Para o deputado do Bloco José Gusmão, trazer um "debate nacional" para o Parlamento Europeu "revela absoluta ausência de agenda, nacional e europeia, de uma direita que só se agarra a casos e não debate nem as prioridades do país nem as prioridades da Europa".

A intervir por videoconferência, o centrista Nuno Melo optou por "resistir" ao comentário "sobre a nomeação de um procurador europeu com base em informações falsas, que assim compromete a credibilidade da Procuradoria no exato momento em que nasce", para questionar escolhas do governo no combate à pandemia.

Na intervenção de encerramento do debate, António Costa saudou o "apoio geral" às prioridades da presidência portuguesa e prometeu atuação "exemplar" na defesa do Estado de Direito, garantindo que vai bater-se para encerrar os procedimentos abertos contra a Hungria e Polónia.

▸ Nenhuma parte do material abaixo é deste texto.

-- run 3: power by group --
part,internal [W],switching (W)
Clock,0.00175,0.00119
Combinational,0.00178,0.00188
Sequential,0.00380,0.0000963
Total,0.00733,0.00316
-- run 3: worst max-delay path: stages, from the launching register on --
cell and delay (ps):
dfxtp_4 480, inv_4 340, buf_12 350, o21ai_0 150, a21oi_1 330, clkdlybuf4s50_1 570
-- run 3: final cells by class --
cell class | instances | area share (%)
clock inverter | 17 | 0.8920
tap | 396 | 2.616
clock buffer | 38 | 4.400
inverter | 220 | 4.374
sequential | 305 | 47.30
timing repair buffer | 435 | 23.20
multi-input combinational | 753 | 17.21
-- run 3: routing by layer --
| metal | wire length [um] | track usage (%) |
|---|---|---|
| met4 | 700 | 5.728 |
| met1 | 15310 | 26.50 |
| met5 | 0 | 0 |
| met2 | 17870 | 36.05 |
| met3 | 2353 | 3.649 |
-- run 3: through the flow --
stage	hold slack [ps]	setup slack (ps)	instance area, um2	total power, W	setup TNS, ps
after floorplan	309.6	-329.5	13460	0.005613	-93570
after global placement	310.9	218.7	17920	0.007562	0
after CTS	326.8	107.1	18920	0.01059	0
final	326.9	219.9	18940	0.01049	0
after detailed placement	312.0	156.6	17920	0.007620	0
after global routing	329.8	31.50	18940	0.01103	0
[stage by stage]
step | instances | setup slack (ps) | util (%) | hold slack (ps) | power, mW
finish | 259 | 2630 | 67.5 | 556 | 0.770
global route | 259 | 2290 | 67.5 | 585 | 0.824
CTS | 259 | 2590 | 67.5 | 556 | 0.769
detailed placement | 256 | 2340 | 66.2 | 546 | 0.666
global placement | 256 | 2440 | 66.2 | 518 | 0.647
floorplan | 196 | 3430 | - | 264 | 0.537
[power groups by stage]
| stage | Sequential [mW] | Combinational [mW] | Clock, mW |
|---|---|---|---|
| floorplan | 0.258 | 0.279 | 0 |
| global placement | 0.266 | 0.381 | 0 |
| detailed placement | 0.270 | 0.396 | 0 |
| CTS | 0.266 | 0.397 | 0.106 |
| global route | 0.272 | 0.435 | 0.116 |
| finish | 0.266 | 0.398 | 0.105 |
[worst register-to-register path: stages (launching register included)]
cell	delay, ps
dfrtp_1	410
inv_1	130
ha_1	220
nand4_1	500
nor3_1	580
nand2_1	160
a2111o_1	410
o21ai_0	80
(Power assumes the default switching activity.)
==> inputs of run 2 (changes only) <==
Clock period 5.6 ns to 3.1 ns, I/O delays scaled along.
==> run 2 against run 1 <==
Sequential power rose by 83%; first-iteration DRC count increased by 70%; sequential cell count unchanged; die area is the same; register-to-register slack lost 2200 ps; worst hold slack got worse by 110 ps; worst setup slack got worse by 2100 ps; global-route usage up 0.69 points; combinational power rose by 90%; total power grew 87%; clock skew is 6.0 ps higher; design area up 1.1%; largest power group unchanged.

Sobre a procuradoria europeia, disse poder "orgulhar-se de há 20 anos, enquanto ministro da Justiça, ter testemunhado a implantação e o arranque do Eurojust e ter agora também sido o meu Governo que juntou Portugal a esse mecanismo de proteção reforçada que é a Procuradoria Europeia, fundamental para combater a corrupção e assegurar a boa gestão dos dinheiros europeus, visto que, até ao [atual] Governo, Portugal tinha-se recusado a juntar-se a esse mecanismo de proteção reforçada".